Transpecial is a first contact novel. It's also a novel about war and diplomacy - because those things are entwined in the concept of first contact with an advanced civilization.
Science fiction writers have explored first contact in many ways over the years. In Star Trek, it's a recurring theme. Novelists touch on it in a variety of ways. Arthur C. Clarke's "Rendezvous With Rama" introduces us to mysterious aliens who toss a generation ship into the solar system, apparently to see what we do with it.
In "Eifelheim," Michael Flynn has aliens crash land in Medieval Europe. They don't survive, but they change those around them. Vernor Vinge's excellent "A Deepness In The Sky" explores both contact between the human and the alien (in this case some very alien aliens indeed) and the conflict between different human cultures. I could not recommend this book and the related "A Fire Upon The Deep" with its sequel "Children of the Sky" more highly.
The thing with first contact is it inherently contains a lot of one of the most important elements in any story - conflict. The conflict in "Rama" is what to do with and about the alien artifact. In "A Deepness In The Sky" some humans want to work with the alien spiders, others to exploit - or even destroy - them. And, of course, let's not forget "The War of the Worlds."
Transpecial explores the conflict between the humans and the aliens - it's a novel about working out how to get along despite instinctive and biological differences. But it also carries the echoes of older conflicts...between human and human and between human and dolphin (and there's a contact story in there, too, albeit in the past). When does the different become the alien? And what will really happen when we come face to face with beings from another world? (If we ever do).

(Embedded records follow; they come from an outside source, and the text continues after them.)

<file path="config.mk">
export PLATFORM = sky130hd
export DESIGN_NAME = cipc_top
export DESIGN_NICKNAME = d
export VERILOG_FILES = /design/src/cipc_pkg.sv /design/src/cipc_arb_if.sv /design/src/cipc_arbiter.sv /design/src/cipc_ccp_window.sv /design/src/cipc_top.sv
export SDC_FILE = /design/constraint.sdc
export NUM_CORES = 1
export LEC_CHECK = 0
export BUFFER_PORTS_ARGS = -buffer_cell sky130_fd_sc_hd__buf_2
export CAP_MARGIN = 20
export CORE_ASPECT_RATIO = 0.5
export CORE_UTILIZATION = 28
export CTS_CLUSTER_SIZE = 8
export DETAILED_ROUTE_END_ITERATION = 8
export GPL_TIMING_DRIVEN = 0
export MAX_ROUTING_LAYER = met4
export SKIP_CTS_REPAIR_TIMING = 1
export SYNTH_ARGS = -nofsm -noshare
export SYNTH_HDL_FRONTEND = slang
export SYNTH_SLANG_ARGS = --single-unit
</file>
<file path="constraint.sdc">
create_clock -name mclk -period 3.8 [get_ports mclk]
set_input_delay 0.57 -clock mclk [delete_from_list [all_inputs] [get_ports mclk]]
set_output_delay 0.57 -clock mclk [all_outputs]
set_load 0.01 [all_outputs]
</file>
<file path="src/cipc_pkg.sv">
// constants shared by the interrupt priority controller files
// assumes one peripheral clock and a synchronous active-low reset
package cipc_pkg;

  // register indices; byte address is four times the index
  localparam logic [1:0] REG_CTRL_IDX   = 2'h0;
  localparam logic [1:0] REG_STATUS_IDX = 2'h1;
  localparam logic [1:0] REG_LAST_IDX   = 2'h2;
  localparam logic [1:0] REG_HIVEC_IDX  = 2'h3;

  // vector_control fields
  localparam int ROT_EN_BIT     = 0;
  localparam int COMPACT_BIT    = 5;
  localparam int REGION_SEL_BIT = 6;

  // executing_level_status fields
  localparam int LO_EX_BIT  = 0;
  localparam int HI_EX_BIT  = 1;
  localparam int NMI_EX_BIT = 7;

  // reset values
  localparam logic [7:0] CTRL_RST  = 8'h00;
  localparam logic [7:0] LAST_RST  = 8'h00;
  localparam logic [7:0] HIVEC_RST = 8'h00;

  // compact table vectors
  localparam logic [7:0] CVEC_NMI = 8'h01;
  localparam logic [7:0] CVEC_HI  = 8'h02;
  localparam logic [7:0] CVEC_LO  = 8'h03;

  // protected-write window length in completed instructions
  localparam logic [2:0] CCP_WINDOW_INSNS = 3'h4;

  localparam logic [1:0] AXI_OKAY   = 2'h0;
  localparam logic [1:0] AXI_DECERR = 2'h3;

endpackage

</file>
<file path="src/cipc_arb_if.sv">
// request and winner signals between the controller and its arbiter
// assumes both ends sit on the same clock
`timescale 1ns/10ps
interface cipc_arb_if #(
  parameter int NUM_SRC = 16
);
  logic [NUM_SRC-1:0] nmi_req;
  logic [NUM_SRC-1:0] norm_req;
  logic               rot_en;
  logic [7:0]         last_vec;
  logic               nmi_hit;
  logic [7:0]         nmi_vec;
  logic               norm_hit;
  logic [7:0]         norm_vec;

  modport ctl (
    output nmi_req,
    output norm_req,
    output rot_en,
    output last_vec,
    input  nmi_hit,
    input  nmi_vec,
    input  norm_hit,
    input  norm_vec
  );
  modport arb (
    input  nmi_req,
    input  norm_req,
    input  rot_en,
    input  last_vec,
    output nmi_hit,
    output nmi_vec,
    output norm_hit,
    output norm_vec
  );
endinterface

</file>
<file path="src/cipc_arbiter.sv">
// combinational winner pick for non-maskable and normal-level requests
// assumes source i owns vector i+1; vector 0 is never an interrupt
`timescale 1ns/10ps
module cipc_arbiter #(
  parameter int NUM_SRC = 16
) (
  cipc_arb_if.arb arb
);
  import cipc_pkg::*;

  logic       above_hit;
  logic [7:0] above_vec;
  logic [7:0] first_vec;

  // walk from the top so the lowest vector is assigned last and wins
  always_comb begin
    arb.nmi_hit = 1'b0;
    arb.nmi_vec = 8'h00;
    arb.norm_hit = 1'b0;
    above_hit = 1'b0;
    above_vec = 8'h00;
    first_vec = 8'h00;
    for (int i = NUM_SRC - 1; i >= 0; i--) begin
      if (arb.nmi_req[i]) begin
        arb.nmi_hit = 1'b1;
        arb.nmi_vec = 8'(i + 1);
      end
      if (arb.norm_req[i]) begin
        arb.norm_hit = 1'b1;
        first_vec = 8'(i + 1);
        if (!arb.rot_en || 8'(i + 1) > arb.last_vec) begin
          above_hit = 1'b1;
          above_vec = 8'(i + 1);
        end
      end
    end
    // nothing above the last served one: wrap, last served ranks lowest
    arb.norm_vec = above_hit ? above_vec : first_vec;
  end

endmodule

</file>
<file path="src/cipc_ccp_window.sv">
// protected-write window opened by the change-protection unlock key
// assumes the core pulses unlock and insn_done for one clock each
`timescale 1ns/10ps
module cipc_ccp_window (
  input  wire logic mclk,
  input  wire logic rst_n,
  input  wire logic unlock,
  input  wire logic insn_done,
  input  wire logic consume,
  output logic      open_ff
);
  import cipc_pkg::*;

  logic [2:0] left_ff;

  // window counts completed instructions, not clocks
  always_ff @(posedge mclk) begin
    if (!rst_n) begin
      left_ff <= 3'h0;
    end else if (unlock) begin
      left_ff <= CCP_WINDOW_INSNS;
    end else if (consume) begin
      left_ff <= 3'h0;
    end else if (insn_done && left_ff != 3'h0) begin
      left_ff <= left_ff - 3'h1;
    end
  end

  always_ff @(posedge mclk) begin
    if (!rst_n) begin
      open_ff <= 1'b0;
    end else if (unlock) begin
      open_ff <= 1'b1;
    end else if (consume || (insn_done && left_ff == 3'h1)) begin
      open_ff <= 1'b0;
    end
  end

endmodule

</file>
<file path="src/cipc_top.sv">
// interrupt priority controller with an AXI4-Lite register slave
// assumes irq_req, core signals and the bus all run on mclk
//
// How it works
// sources default normal; high_level_vector picks one high source
// high request preempts normal handler; normal resumes after high returns
// non-maskable taken regardless of global enable, which stays untouched
// nothing is granted while a non-maskable handler executes
// simultaneous non-maskable requests granted lowest vector first
// non-maskable set is a fixed parameter; source enables are outside
// rotation off: normal requests granted lowest vector first
// control bit 0 selects round-robin or fixed normal arbitration
// rotation on: last served normal vector ranks lowest next time
// last served register loads each normal grant while rotation is on; RW; resets zero
// after reset normal arbitration favours the lowest vector
// compact table bit 5: vectors 1, 2, 3 by class
// region bit 6: zero application start, one boot start
// protected bits writable only within four instructions of unlock
// protected write outside window answers okay, bit unchanged
// rotation bit writes always accepted
// status bit 7 set during non-maskable handler, cleared on return
// status bit 1 set during high handler, kept under preemption
// status bit 0 set during normal handler, kept under preemption
// high_level_vector zero disables the high level; resets zero
// after a grant or return one instruction completes first
// granting never changes the global enable; software sets it
// vector with ack strobe out; return clears highest executing flag
//
// Register access over AXI4-Lite was chosen for this implementation.
`timescale 1ns/10ps
module cipc_top #(
  parameter int                NUM_SRC  = 16,
  parameter logic [NUM_SRC-1:0] NMI_MASK = '0,
  parameter int                ADDR_W   = 8
) (
  input  wire logic               mclk,
  input  wire logic               rst_n,
  // requests from peripherals, already gated by their own enables
  input  wire logic [NUM_SRC-1:0] irq_req,
  // core side
  input  wire logic               global_int_enable,
  input  wire logic               insn_done,
  input  wire logic               handler_return,
  input  wire logic               change_protection_unlock,
  output logic                    irq_ack_ff,
  output logic [7:0]              irq_vector_ff,
  output logic                    vector_region_select_ff,
  // AXI4-Lite slave
  input  wire logic [ADDR_W-1:0]  s_axi_awaddr,
  input  wire logic               s_axi_awvalid,
  output logic                    s_axi_awready,
  input  wire logic [31:0]        s_axi_wdata,
  input  wire logic [3:0]         s_axi_wstrb,
  input  wire logic               s_axi_wvalid,
  output logic                    s_axi_wready,
  output logic [1:0]              s_axi_bresp,
  output logic                    s_axi_bvalid,
  input  wire logic               s_axi_bready,
  input  wire logic [ADDR_W-1:0]  s_axi_araddr,
  input  wire logic               s_axi_arvalid,
  output logic                    s_axi_arready,
  output logic [31:0]             s_axi_rdata,
  output logic [1:0]              s_axi_rresp,
  output logic                    s_axi_rvalid,
  input  wire logic               s_axi_rready
);
  import cipc_pkg::*;

  // ----------------------------------------------------------------
  // state
  // ----------------------------------------------------------------
  logic [7:0]        ctrl_ff;
  logic [7:0]        last_ff;
  logic [7:0]        hivec_ff;
  logic              nmi_ex_ff;
  logic              hi_ex_ff;
  logic              lo_ex_ff;
  logic              holdoff_ff;

  logic              aw_held_ff;
  logic [ADDR_W-1:0] awaddr_ff;
  logic              w_held_ff;
  logic [7:0]        wdata_ff;
  logic              wlane_ff;

  logic              wr_fire;
  logic              wr_hit;
  logic              wr_ctrl;
  logic              ccp_open;
  logic              rd_hit;
  logic [7:0]        rd_byte;
  logic [7:0]        status_val;

  logic [NUM_SRC-1:0] hi_sel;
  logic               hi_req;
  logic               can_take;
  logic               take_nmi;
  logic               take_hi;
  logic               take_lo;

  cipc_arb_if #(.NUM_SRC(NUM_SRC)) arb_bus ();

  // ----------------------------------------------------------------
  // address decode
  // ----------------------------------------------------------------
  // only the four word slots at the bottom are mapped
  function automatic logic addr_mapped(input logic [ADDR_W-1:0] a);
    logic [ADDR_W-1:0] top;
    top = a >> 4;
    return (a[1:0] == 2'h0) && (top == '0);
  endfunction

  // ----------------------------------------------------------------
  // AXI4-Lite write channel
  // ----------------------------------------------------------------
  // address and data may arrive in either order; each is held
  // until both are present and the previous response is gone
  assign wr_fire = aw_held_ff && w_held_ff && !s_axi_bvalid;
  assign wr_hit  = wr_fire && addr_mapped(awaddr_ff) && wlane_ff;
  assign wr_ctrl = wr_hit && (awaddr_ff[3:2] == REG_CTRL_IDX);

  always_ff @(posedge mclk) begin
    if (!rst_n) begin
      s_axi_awready <= 1'b0;
    end else if (s_axi_awvalid && s_axi_awready) begin
      s_axi_awready <= 1'b0;
    end else if (!aw_held_ff && !s_axi_bvalid) begin
      s_axi_awready <= 1'b1;
    end
  end

  always_ff @(posedge mclk) begin
    if (!rst_n) begin
      aw_held_ff <= 1'b0;
      awaddr_ff  <= '0;
    end else if (s_axi_awvalid && s_axi_awready) begin
      aw_held_ff <= 1'b1;
      awaddr_ff  <= s_axi_awaddr;
    end else if (wr_fire) begin
      aw_held_ff <= 1'b0;
    end
  end

  always_ff @(posedge mclk) begin
    if (!rst_n) begin
      s_axi_wready <= 1'b0;
    end else if (s_axi_wvalid && s_axi_wready) begin
      s_axi_wready <= 1'b0;
    end else if (!w_held_ff && !s_axi_bvalid) begin
      s_axi_wready <= 1'b1;
    end
  end

  // registers are one byte wide: only byte lane 0 carries a write
  always_ff @(posedge mclk) begin
    if (!rst_n) begin
      w_held_ff <= 1'b0;
      wdata_ff  <= 8'h00;
      wlane_ff  <= 1'b0;
    end else if (s_axi_wvalid && s_axi_wready) begin
      w_held_ff <= 1'b1;
      wdata_ff  <= s_axi_wdata[7:0];
      wlane_ff  <= s_axi_wstrb[0];
    end else if (wr_fire) begin
      w_held_ff <= 1'b0;
    end
  end

  // a refused protected write still answers okay
  always_ff @(posedge mclk) begin
    if (!rst_n) begin
      s_axi_bvalid <= 1'b0;
      s_axi_bresp  <= AXI_OKAY;
    end else if (wr_fire) begin
      s_axi_bvalid <= 1'b1;
      s_axi_bresp  <= addr_mapped(awaddr_ff) ? AXI_OKAY : AXI_DECERR;
    end else if (s_axi_bready) begin
      s_axi_bvalid <= 1'b0;
    end
  end

  // ----------------------------------------------------------------
  // AXI4-Lite read channel
  // ----------------------------------------------------------------
  assign status_val = {nmi_ex_ff, 5'h00, hi_ex_ff, lo_ex_ff};
  assign rd_hit     = addr_mapped(s_axi_araddr);

  always_comb begin
    unique case (s_axi_araddr[3:2])
      REG_CTRL_IDX:   rd_byte = ctrl_ff;
      REG_STATUS_IDX: rd_byte = status_val;
      REG_LAST_IDX:   rd_byte = last_ff;
      REG_HIVEC_IDX:  rd_byte = hivec_ff;
    endcase
  end

  always_ff @(posedge mclk) begin
    if (!rst_n) begin
      s_axi_arready <= 1'b0;
    end else if (s_axi_arvalid && s_axi_arready) begin
      s_axi_arready <= 1'b0;
    end else if (!s_axi_rvalid) begin
      s_axi_arready <= 1'b1;
    end
  end

  always_ff @(posedge mclk) begin
    if (!rst_n) begin
      s_axi_rvalid <= 1'b0;
      s_axi_rdata  <= 32'h0000_0000;
      s_axi_rresp  <= AXI_OKAY;
    end else if (s_axi_arvalid && s_axi_arready) begin
      s_axi_rvalid <= 1'b1;
      s_axi_rdata  <= rd_hit ? {24'h000000, rd_byte} : 32'h0000_0000;
      s_axi_rresp  <= rd_hit ? AXI_OKAY : AXI_DECERR;
    end else if (s_axi_rready) begin
      s_axi_rvalid <= 1'b0;
    end
  end

  // ----------------------------------------------------------------
  // control registers
  // ----------------------------------------------------------------
  cipc_ccp_window u_ccp (
    .mclk      (mclk),
    .rst_n     (rst_n),
    .unlock    (change_protection_unlock),
    .insn_done (insn_done),
    .consume   (wr_ctrl),
    .open_ff   (ccp_open)
  );

  always_ff @(posedge mclk) begin
    if (!rst_n) begin
      ctrl_ff <= CTRL_RST;
    end else if (wr_ctrl) begin
      ctrl_ff[ROT_EN_BIT] <= wdata_ff[ROT_EN_BIT];
      if (ccp_open) begin
        ctrl_ff[COMPACT_BIT]    <= wdata_ff[COMPACT_BIT];
        ctrl_ff[REGION_SEL_BIT] <= wdata_ff[REGION_SEL_BIT];
      end
    end
  end

  // a normal grant with rotation on wins over a software write in the same cycle
  always_ff @(posedge mclk) begin
    if (!rst_n) begin
      last_ff <= LAST_RST;
    end else if (take_lo && ctrl_ff[ROT_EN_BIT]) begin
      last_ff <= arb_bus.norm_vec;
    end else if (wr_hit && awaddr_ff[3:2] == REG_LAST_IDX) begin
      last_ff <= wdata_ff;
    end
  end

  always_ff @(posedge mclk) begin
    if (!rst_n) begin
      hivec_ff <= HIVEC_RST;
    end else if (wr_hit && awaddr_ff[3:2] == REG_HIVEC_IDX) begin
      hivec_ff <= wdata_ff;
    end
  end

  // ----------------------------------------------------------------
  // request classification
  // ----------------------------------------------------------------
  // vector 0 matches no source, so a zero register disables the level
  generate
    for (genvar g = 0; g < NUM_SRC; g++) begin : g_hisel
      assign hi_sel[g] = (hivec_ff == 8'(g + 1));
    end
  endgenerate

  // non-maskable lines come from a build parameter, not a register
  assign arb_bus.nmi_req  = irq_req & NMI_MASK;
  assign arb_bus.norm_req = irq_req & ~NMI_MASK & ~hi_sel;
  assign arb_bus.rot_en   = ctrl_ff[ROT_EN_BIT];
  assign arb_bus.last_vec = last_ff;
  assign hi_req           = |(irq_req & ~NMI_MASK & hi_sel);

  cipc_arbiter #(.NUM_SRC(NUM_SRC)) u_arb (
    .arb (arb_bus)
  );

  // ----------------------------------------------------------------
  // grant decision
  // ----------------------------------------------------------------
  // the global enable is only read here, never driven
  assign can_take = !holdoff_ff && !handler_return && !nmi_ex_ff;
  assign take_nmi = can_take && arb_bus.nmi_hit;
  assign take_hi  = can_take && !arb_bus.nmi_hit && global_int_enable
                    && !hi_ex_ff && hi_req;
  assign take_lo  = can_take && !arb_bus.nmi_hit && global_int_enable
                    && !hi_ex_ff && !lo_ex_ff && !hi_req
                    && arb_bus.norm_hit;

  // one instruction must retire after every grant or return
  always_ff @(posedge mclk) begin
    if (!rst_n) begin
      holdoff_ff <= 1'b0;
    end else if (take_nmi || take_hi || take_lo || handler_return) begin
      holdoff_ff <= 1'b1;
    end else if (insn_done) begin
      holdoff_ff <= 1'b0;
    end
  end

  // ----------------------------------------------------------------
  // executing flags
  // ----------------------------------------------------------------
  // a return ends the innermost handler, which is the highest flag
  always_ff @(posedge mclk) begin
    if (!rst_n) begin
      nmi_ex_ff <= 1'b0;
    end else if (take_nmi) begin
      nmi_ex_ff <= 1'b1;
    end else if (handler_return) begin
      nmi_ex_ff <= 1'b0;
    end
  end

  always_ff @(posedge mclk) begin
    if (!rst_n) begin
      hi_ex_ff <= 1'b0;
    end else if (take_hi) begin
      hi_ex_ff <= 1'b1;
    end else if (handler_return && !nmi_ex_ff) begin
      hi_ex_ff <= 1'b0;
    end
  end

  always_ff @(posedge mclk) begin
    if (!rst_n) begin
      lo_ex_ff <= 1'b0;
    end else if (take_lo) begin
      lo_ex_ff <= 1'b1;
    end else if (handler_return && !nmi_ex_ff && !hi_ex_ff) begin
      lo_ex_ff <= 1'b0;
    end
  end

  // ----------------------------------------------------------------
  // vector to the core
  // ----------------------------------------------------------------
  always_ff @(posedge mclk) begin
    if (!rst_n) begin
      irq_ack_ff <= 1'b0;
    end else begin
      irq_ack_ff <= take_nmi || take_hi || take_lo;
    end
  end

  always_ff @(posedge mclk) begin
    if (!rst_n) begin
      irq_vector_ff <= 8'h00;
    end else if (take_nmi) begin
      irq_vector_ff <= ctrl_ff[COMPACT_BIT] ? CVEC_NMI : arb_bus.nmi_vec;
    end else if (take_hi) begin
      irq_vector_ff <= ctrl_ff[COMPACT_BIT] ? CVEC_HI : hivec_ff;
    end else if (take_lo) begin
      irq_vector_ff <= ctrl_ff[COMPACT_BIT] ? CVEC_LO : arb_bus.norm_vec;
    end
  end

  // the core adds this region base to every vector it fetches
  always_ff @(posedge mclk) begin
    if (!rst_n) begin
      vector_region_select_ff <= 1'b0;
    end else begin
      vector_region_select_ff <= ctrl_ff[REGION_SEL_BIT];
    end
  end

endmodule

</file>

The concept of alienness I chose to explore most strongly is that of the "Uncanny Valley Effect." A simulation of humanity becomes more and more disconcerting the closer it gets to human. Different people are affected to different degrees. Some people find apes uncomfortable to observe. What if an alien race was at once so similar and so different that its very presence triggered human fear and aggression at an instinctive level? Hence the ky'iin...a peaceful yet powerful race that only seeks to explore...but when they come up against humanity, things go very bad, very fast. How do you fix such a problem? By making use of the alien within humanity itself.